Sochi Winter Olympics: After the Opening

by Alice Olsson

Ahead of the 2014 Winter Olympics in Sochi, PEN International, the global association of writers, launched the worldwide campaign – Out in the Cold – to highlight the recent draconian restrictions placed on free expression in the country. York PEN has been reporting on and participating in the campaign during the weeks leading up to the opening of the games, read our coverage here.

Since Putin returned to office, three laws have been passed that place significant restrictions on free speech in Russia: the “blasphemy” law criminalising “religious insult”, the gay “propaganda” law prohibiting the “propaganda of non-traditional sexual relationships among minors”, and the re-criminalization of blasphemy. They place a chokehold on the right to express oneself freely and pose a particular threat to our fellow writers, journalists, and bloggers.

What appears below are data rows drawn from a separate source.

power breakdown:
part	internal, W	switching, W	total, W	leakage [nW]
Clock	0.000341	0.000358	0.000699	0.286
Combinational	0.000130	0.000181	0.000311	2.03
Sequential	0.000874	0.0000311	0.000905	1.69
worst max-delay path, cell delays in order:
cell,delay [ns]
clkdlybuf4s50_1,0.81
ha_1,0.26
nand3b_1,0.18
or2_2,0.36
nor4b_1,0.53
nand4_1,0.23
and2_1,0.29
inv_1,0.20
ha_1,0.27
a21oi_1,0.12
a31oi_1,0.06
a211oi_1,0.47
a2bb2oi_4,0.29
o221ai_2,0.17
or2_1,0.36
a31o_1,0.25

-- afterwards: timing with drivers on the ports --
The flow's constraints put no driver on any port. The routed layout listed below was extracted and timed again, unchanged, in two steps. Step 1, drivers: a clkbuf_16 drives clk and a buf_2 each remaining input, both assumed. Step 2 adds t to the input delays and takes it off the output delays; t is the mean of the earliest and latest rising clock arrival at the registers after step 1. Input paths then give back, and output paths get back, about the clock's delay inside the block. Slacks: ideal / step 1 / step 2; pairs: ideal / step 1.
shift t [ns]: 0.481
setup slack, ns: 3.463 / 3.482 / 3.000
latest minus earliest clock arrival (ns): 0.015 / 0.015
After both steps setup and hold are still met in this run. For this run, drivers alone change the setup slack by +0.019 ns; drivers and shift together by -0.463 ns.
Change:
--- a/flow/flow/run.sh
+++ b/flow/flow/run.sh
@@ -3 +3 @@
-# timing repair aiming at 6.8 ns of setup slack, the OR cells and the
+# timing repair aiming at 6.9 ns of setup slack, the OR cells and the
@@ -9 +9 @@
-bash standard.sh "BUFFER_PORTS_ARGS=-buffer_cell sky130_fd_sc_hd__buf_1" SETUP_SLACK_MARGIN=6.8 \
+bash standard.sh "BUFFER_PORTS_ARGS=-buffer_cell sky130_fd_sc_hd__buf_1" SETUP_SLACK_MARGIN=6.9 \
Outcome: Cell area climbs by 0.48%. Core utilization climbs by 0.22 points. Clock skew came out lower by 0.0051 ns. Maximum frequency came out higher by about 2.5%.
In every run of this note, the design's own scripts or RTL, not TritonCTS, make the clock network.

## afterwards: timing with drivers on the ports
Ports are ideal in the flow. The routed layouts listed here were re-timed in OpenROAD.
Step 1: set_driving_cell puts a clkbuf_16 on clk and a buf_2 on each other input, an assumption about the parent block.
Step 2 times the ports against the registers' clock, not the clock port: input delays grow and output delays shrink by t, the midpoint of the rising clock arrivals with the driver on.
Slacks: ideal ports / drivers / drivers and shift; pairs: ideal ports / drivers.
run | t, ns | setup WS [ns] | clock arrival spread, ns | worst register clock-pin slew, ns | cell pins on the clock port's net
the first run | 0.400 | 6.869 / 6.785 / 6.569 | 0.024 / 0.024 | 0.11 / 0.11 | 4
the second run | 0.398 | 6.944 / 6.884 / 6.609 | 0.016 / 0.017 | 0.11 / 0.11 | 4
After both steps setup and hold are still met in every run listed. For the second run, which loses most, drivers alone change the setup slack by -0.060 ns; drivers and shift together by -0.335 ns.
Source: an optimization exercise on an open RTL-to-GDS flow (aim: small area, a short achievable clock period and few clock cycles per item). Production flows keep margins and buffers that such runs may drop.
The RTL was checked by simulation tests, not by an equivalence proof against the original design.

$ cat flow/config.mk
export PLATFORM = sky130hd
export DESIGN_NAME = lux_conv
export DESIGN_NICKNAME = lux_conv
export VERILOG_FILES = /design/flow/design.v
export SDC_FILE = /design/flow/constraint.sdc
export NUM_CORES = 4
export LEC_CHECK = 0
export CAP_MARGIN = 20
export CORE_MARGIN = 2
export CORE_UTILIZATION = 40
export PLACE_DENSITY = 0.6
export SLEW_MARGIN = 20
$ cat flow/constraint.sdc
create_clock -name core_clock -period 14.0 [get_ports {clk}]
set_input_delay 2.8000 -clock core_clock [delete_from_list [all_inputs] [get_ports {clk}]]
set_output_delay 2.8000 -clock core_clock [all_outputs]
set_load 0.01 [all_outputs]
$ cat flow/design.v
module lux_conv (
    input  wire        clk,
    input  wire        rst,         
    input  wire        start,
    input  wire [15:0] vis,         
    input  wire [15:0] ir,          
    input  wire [1:0]  gain_sel,    
    input  wire [2:0]  itime_sel,   
    output wire        ready,
    output reg         done,
    output reg  [34:0] lux_int,
    output reg  [19:0] lux_frac
);
    localparam [63:0] SCALE  = 64'd1000000;
    localparam [63:0] LUX_DF = 64'd408;
    localparam [2:0] S_IDLE     = 3'd0,
                     S_DIV_Q    = 3'd1,
                     S_MUL      = 3'd2,
                     S_DIV_INT  = 3'd3,
                     S_DIV_FRAC = 3'd4;
    reg  [2:0]  state;
    reg  [15:0] v_r;
    reg  [15:0] i_r;
    reg  [63:0] cpl_r;
    reg  [15:0] gain_mult;
    reg  [15:0] integ_ms;
    always @(*) begin
        case (gain_sel)
            2'd0:    gain_mult = 16'd1;
            2'd1:    gain_mult = 16'd25;
            2'd2:    gain_mult = 16'd400;
            default: gain_mult = 16'd9200;
        endcase
        case (itime_sel)
            3'd0:    integ_ms = 16'd100;
            3'd1:    integ_ms = 16'd200;
            3'd2:    integ_ms = 16'd300;
            3'd3:    integ_ms = 16'd400;
            3'd4:    integ_ms = 16'd500;
            default: integ_ms = 16'd600;
        endcase
    end
    wire [63:0] cpl_w = {48'd0, integ_ms} * {48'd0, gain_mult} * SCALE;
    reg  [63:0] div_num;
    reg  [63:0] div_den;
    reg  [63:0] div_rem;
    reg  [6:0]  div_cnt;
    wire [64:0] rem_shift = {div_rem, div_num[63]};
    wire [64:0] rem_sub   = rem_shift - {1'b0, div_den};
    wire        q_bit     = ~rem_sub[64];
    wire [63:0] rem_next  = q_bit ? rem_sub[63:0] : rem_shift[63:0];
    wire [63:0] num_next  = {div_num[62:0], q_bit};
    wire        div_last  = (div_cnt == 7'd63);
    wire signed [17:0] diff     = $signed({2'b00, v_r}) - $signed({2'b00, i_r});
    wire signed [63:0] one_m_q  = $signed(SCALE) - $signed(div_num);
    wire signed [63:0] strength = diff * one_m_q * $signed(LUX_DF);
    wire [63:0] frac_num = rem_next * SCALE;
    assign ready = (state == S_IDLE);
    always @(posedge clk) begin
        if (rst) begin
            state <= S_IDLE;
            done  <= 1'b0;
        end else begin
            done <= 1'b0;
            case (state)
                S_IDLE: begin
                    if (start) begin
                        v_r   <= vis;
                        i_r   <= ir;
                        cpl_r <= cpl_w;
                        if (vis == 16'd0) begin
                            lux_int  <= 35'd0;
                            lux_frac <= 20'd0;
                            done     <= 1'b1;
                        end else begin
                            div_num <= {48'd0, ir} * SCALE;
                            div_den <= {48'd0, vis};
                            div_rem <= 64'd0;
                            div_cnt <= 7'd0;
                            state   <= S_DIV_Q;
                        end
                    end
                end
                S_DIV_Q: begin
                    div_num <= num_next;
                    div_rem <= rem_next;
                    div_cnt <= div_cnt + 7'd1;
                    if (div_last)
                        state <= S_MUL;
                end
                S_MUL: begin
                    div_num <= strength;
                    div_den <= cpl_r;
                    div_rem <= 64'd0;
                    div_cnt <= 7'd0;
                    state   <= S_DIV_INT;
                end
                S_DIV_INT: begin
                    div_cnt <= div_cnt + 7'd1;
                    if (div_last) begin
                        lux_int <= num_next[34:0];
                        div_num <= frac_num;
                        div_rem <= 64'd0;
                        div_cnt <= 7'd0;
                        state   <= S_DIV_FRAC;
                    end else begin
                        div_num <= num_next;
                        div_rem <= rem_next;
                    end
                end
                S_DIV_FRAC: begin
                    div_num <= num_next;
                    div_rem <= rem_next;
                    div_cnt <= div_cnt + 7'd1;
                    if (div_last) begin
                        lux_frac <= num_next[19:0];
                        done     <= 1'b1;
                        state    <= S_IDLE;
                    end
                end
                default: state <= S_IDLE;
            endcase
        end
    end
endmodule
$ cat flow/run.sh
#!/bin/bash
# synth_recipe.tcl (not shown) runs the flow's synth.tcl, then flattens the netlist and writes it again
# the make line also repeats each setting of config.mk as NAME=value (left out here)
make -C /OpenROAD-flow-scripts/flow DESIGN_CONFIG=/design/flow/config.mk WORK_HOME=/design/flow/orfs CLKGATE_MAP_FILE= SYNTH_SCRIPT=/design/flow/synth_recipe.tcl finish
==> results.txt <==
[cells in the final DEF, fill, tap and decap left out, types with 63 or more instances in the layout]
master and count:
nand2_1 443, and3_1 64, xnor2_1 242, nor2_1 880, nand3_1 63, edfxtp_1 308, ha_1 850, o21ai_0 171
fa_1 1268, a21o_1 154, buf_4 277, clkdlybuf4s50_1 96, and2_1 93, xor2_1 140, inv_1 1674, a21oi_1 286
[worst max-delay path: cells and delay by family, from the launching register on]
kind	cells	cell delay, ns
xor gates and xnor gates	2	0.46
and+or+nand+nor	4	0.56
AOI/OAI and AO/OA	24	4.80
buffers and inverters	7	1.04
DFF	1	0.43
adders and majority gates	14	5.78
[Yosys cell counts, drive strengths merged (20+ instances only)]
library cell / instances / share of area (%)
inv: 1674 / 8.9
nand3: 63 / 0.44
a22oi: 22 / 0.23
o21bai: 59 / 0.62
xor2: 151 / 1.9
xnor2: 254 / 3.2
nand4: 22 / 0.19
or2: 24 / 0.21
or3: 26 / 0.24
a21o: 154 / 1.6
and3: 65 / 0.58
nand2: 445 / 2.4
o21ai: 179 / 1.3
and2: 94 / 0.83
nor2: 884 / 4.7
a31oi: 21 / 0.19
mux2i: 20 / 0.28
ha: 851 / 15
nor4: 28 / 0.29
edfxtp: 308 / 13
nand2b: 54 / 0.49
a21oi: 291 / 2.1
clkbuf: 205 / 1.1
nor2b: 43 / 0.38
fa: 1269 / 36
a211oi: 25 / 0.26
o21a: 38 / 0.40
nor3: 64 / 0.47
[layer usage]
layer / up-vias / global-route usage [%]
li1: 24256 / -
met1: 26778 / 30.59
met2: 1480 / 39.44
met3: 322 / 2.304
met4: 0 / 7.275
met5: - / 0
[kinds of logic after synthesis]
| group | count (synthesis) | synth area share [%] |
|---|---|---|
| flops | 312 | 13.15 |
| fa+ha+maj | 2120 | 50.82 |
| compound gates | 956 | 8.741 |
| buf+inv | 1894 | 10.04 |
| simple gates | 1860 | 11.73 |
| mux | 25 | 0.3615 |
| xor+xnor | 409 | 5.159 |
[per-stage QoR]
| step | utilization, % | hold slack [ns] |
|---|---|---|
| final | 44.19 | 0.5042 |
| after detailed placement | 43.37 | 0.4944 |
| after global routing | 44.19 | 0.5291 |
| after global placement | 43.37 | 0.4923 |
| after floorplan | - | 0.4836 |
| after CTS | 44.09 | 0.5071 |
[flip-flops by register name, summed over array words and instances, names as in the netlist]
| name | cells |
|---|---|
| i_r | 16 |
| lux_frac | 20 |
| done | 1 |
| div_den | 47 |
| div_num | 64 |
| v_r | 16 |
| lux_int | 35 |
| div_rem | 64 |
| div_cnt | 7 |
| state | 3 |
| cpl_r | 39 |
[worst paths after layout]
check,start,endpoint,cells after the start
worst max-delay path,i_r[0]$_DFFE_PP_,div_num[61]$_SDFFCE_PP0P_,51
worst min-delay path,cpl_r[13]$_DFFE_PP_,div_den[13]$_DFFE_PP_,2
worst max register to register,i_r[0]$_DFFE_PP_,div_num[61]$_SDFFCE_PP0P_,51
worst min register to register,cpl_r[13]$_DFFE_PP_,div_den[13]$_DFFE_PP_,2
[what timing repair did]
action	in CTS	in global routing
setup endpoints to repair	0	8
buffers inserted	0	3
resized for setup	0	24
[cell type report]
| class | count | area, sq um |
|---|---|---|
| clock inverters | 25 | 279.0 |
| flip-flops and latches | 312 | 9329 |
| well taps | 2340 | 2928 |
| clock buffers | 43 | 991.0 |
| multi-input cells | 5370 | 54860 |
| inverters | 1674 | 6284 |
| repair buffers | 380 | 3149 |
| fillers | 17122 | 98290 |
| diodes | 3 | 7.507 |
==> results by group <==
Critical path
  • CP max stage cell: fa_1
  • Largest stage delay on the critical path: about 0.54 ns
  • Critical path startpoint category: flop
  • Most frequent cell on the critical path: fa_1
  • Reg-to-reg slack, setup: around 0.63 ns
  • Required @ worst endpoint: ~14 ns
  • Setup Crit Path Kind: flop to flop
  • CP endpoint kind: flop
  • Arr. time, crit path: between 10 and 15 ns
  • Critical Path Fanout Max: 16

Drt
  • DR vias/cell: between 5 and 6
  • Highest metal used: met4
  • TritonRoute pass-1 iters: 6
  • Met1 WL: roughly 86,000 um
  • DRT Wirelength: between 200,000 and 250,000 um
  • Post-DRT Antenna Nets: 0
  • WL met2: between 90,000 and 100,000 um
  • Routed WL per cell: a little under 20 um
  • 1st-iter DRT viols: between 3k and 4k
  • WL met3: 10,550 um
  • Via count: between 50k and 60k
  • # DRC: 0

Cells and area
  • Final std cells w/o fill: between 10k and 15k
  • Area growth syn-to-layout: 9.707%
  • Cell area after layout: between 70,000 and 80,000 sq um
  • Layout cells sized above 1: under 10%
  • Final nets: 9,937

Clock tree
  • CTS Buf Count: 39
  • CTS tree: yes
  • Clk sinks: ~310
  • Root buf cell: clkbuf_16
  • Clock transition at path regs: 0.06 ns
  • Clk latency of the worst-skew pair: 0.63 ns
  • H-tree levels: 2
  • Clk buf depth: 3
  • Hold_buf cts: 0

Timing
  • Pins Over Slew Limit: 0
  • Final WS setup: around 0.63 ns
  • Max_slew headroom: 22.66%
  • Final setup fails: 0
  • Final period util: roughly 95%
  • Tmin final: between 10 and 15 ns
  • F_max: 0.07482 GHz
  • Final Skew: between 0.03 and 0.04 ns
  • Worst-Margin Slew: around 1.2 ns
  • Setup_tns: 0 ns
  • Fin. Hold Viols: 0

Placed design
  • Port bufs: between 90 and 100
  • RePlAce Congestion: approximately 0.96
  • Detail Placement HPWL: roughly 170,000 um
  • Area post-placement: around 76,000 sq um
  • DP Worst Slack: around 0.37 ns
  • Dpl cells: 10.07k

Job
  • Max_cap viols: 0

GRT
  • Largest net degree at the start of global routing: a little over 70
  • First-pass GRT wire length: 324,900 um
  • Overall global routing resource usage: 23.02%
  • Antenna violations before repair: 1
  • Remaining global-route overflow: 0
  • Vias in the first global route: approximately 57k

Synthesis
  • FFs w/ async S/R, synth: 0%
  • Sequential fraction of the synthesis area: a little over an eighth
  • Syn_nets: 9,736
  • Netlist Area Pre-Place: roughly 71,000 sq um
  • Number of enable flip-flop cells after synthesis: 308
  • Synth unique cells: 94
  • Seq cells post-synth: approximately 310
  • Syn Inst Count: between 7k and 8k
  • Ys flop type: edfxtp_1
  • Synth Warn #: 1
  • Syn_area_per_cell: between 9 and 10 sq um

Floorplan
  • I/O pins: 97
  • Die area: about 180,000 sq um
  • Initial Util: around 40%
  • Std-Cell Rows: 154
  • Core ar.: roughly 180,000 sq um
  • Die Width: 425.1 um
  • Die Y-Extent: about 430 um

Hold path
  • Min-delay worst type: flop to flop

Outcome
  • Status: no timing/DRC/antenna violations
Testbench counts, summed over its fixed seeds: cycles 310,408, items 1,600.

[afterwards: timing with drivers on the ports]
Ports are ideal in the flow. The routed layout listed here was re-timed in OpenROAD.
Step 1: set_driving_cell puts a clkbuf_16 on clk and a buf_2 on each other input, an assumption about the parent block.
Step 2 also shifts input and output timing later by t, the mid clock arrival at the registers, as if the neighbouring blocks saw the same clock.
Slacks: no drivers / after step 1 / after step 2; pairs: no drivers / after step 1.
t, ns: 0.696
slack for setup (ns): 0.635 / 0.635 / 0.575
worst data-port slew with drivers (ns): 0.07
cell pins on the clock port's net: 1
After both steps this run still meets setup and hold. For this run, drivers alone change the setup slack by 0.000 ns; drivers and shift together by -0.060 ns.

In December last year, only months before the opening of the Sochi Winter Olympics, a mass amnesty was granted to 2,000 prisoners, including two members of punk rock band Pussy Riot. The amnesty has widely been considered a politically motivated move, Putin’s attempt to soothe criticism ahead of the Sochi Games, which he has spoken about as a personal project to show the world Russia’s greatness. PEN International President, John Ralston Saul, comments:

“Amnesties are a great old fashioned pressure release valve used by the authorities everywhere. They are fine so long as they last. But what matters in a fair society are just laws. With just laws you don’t need amnesties.”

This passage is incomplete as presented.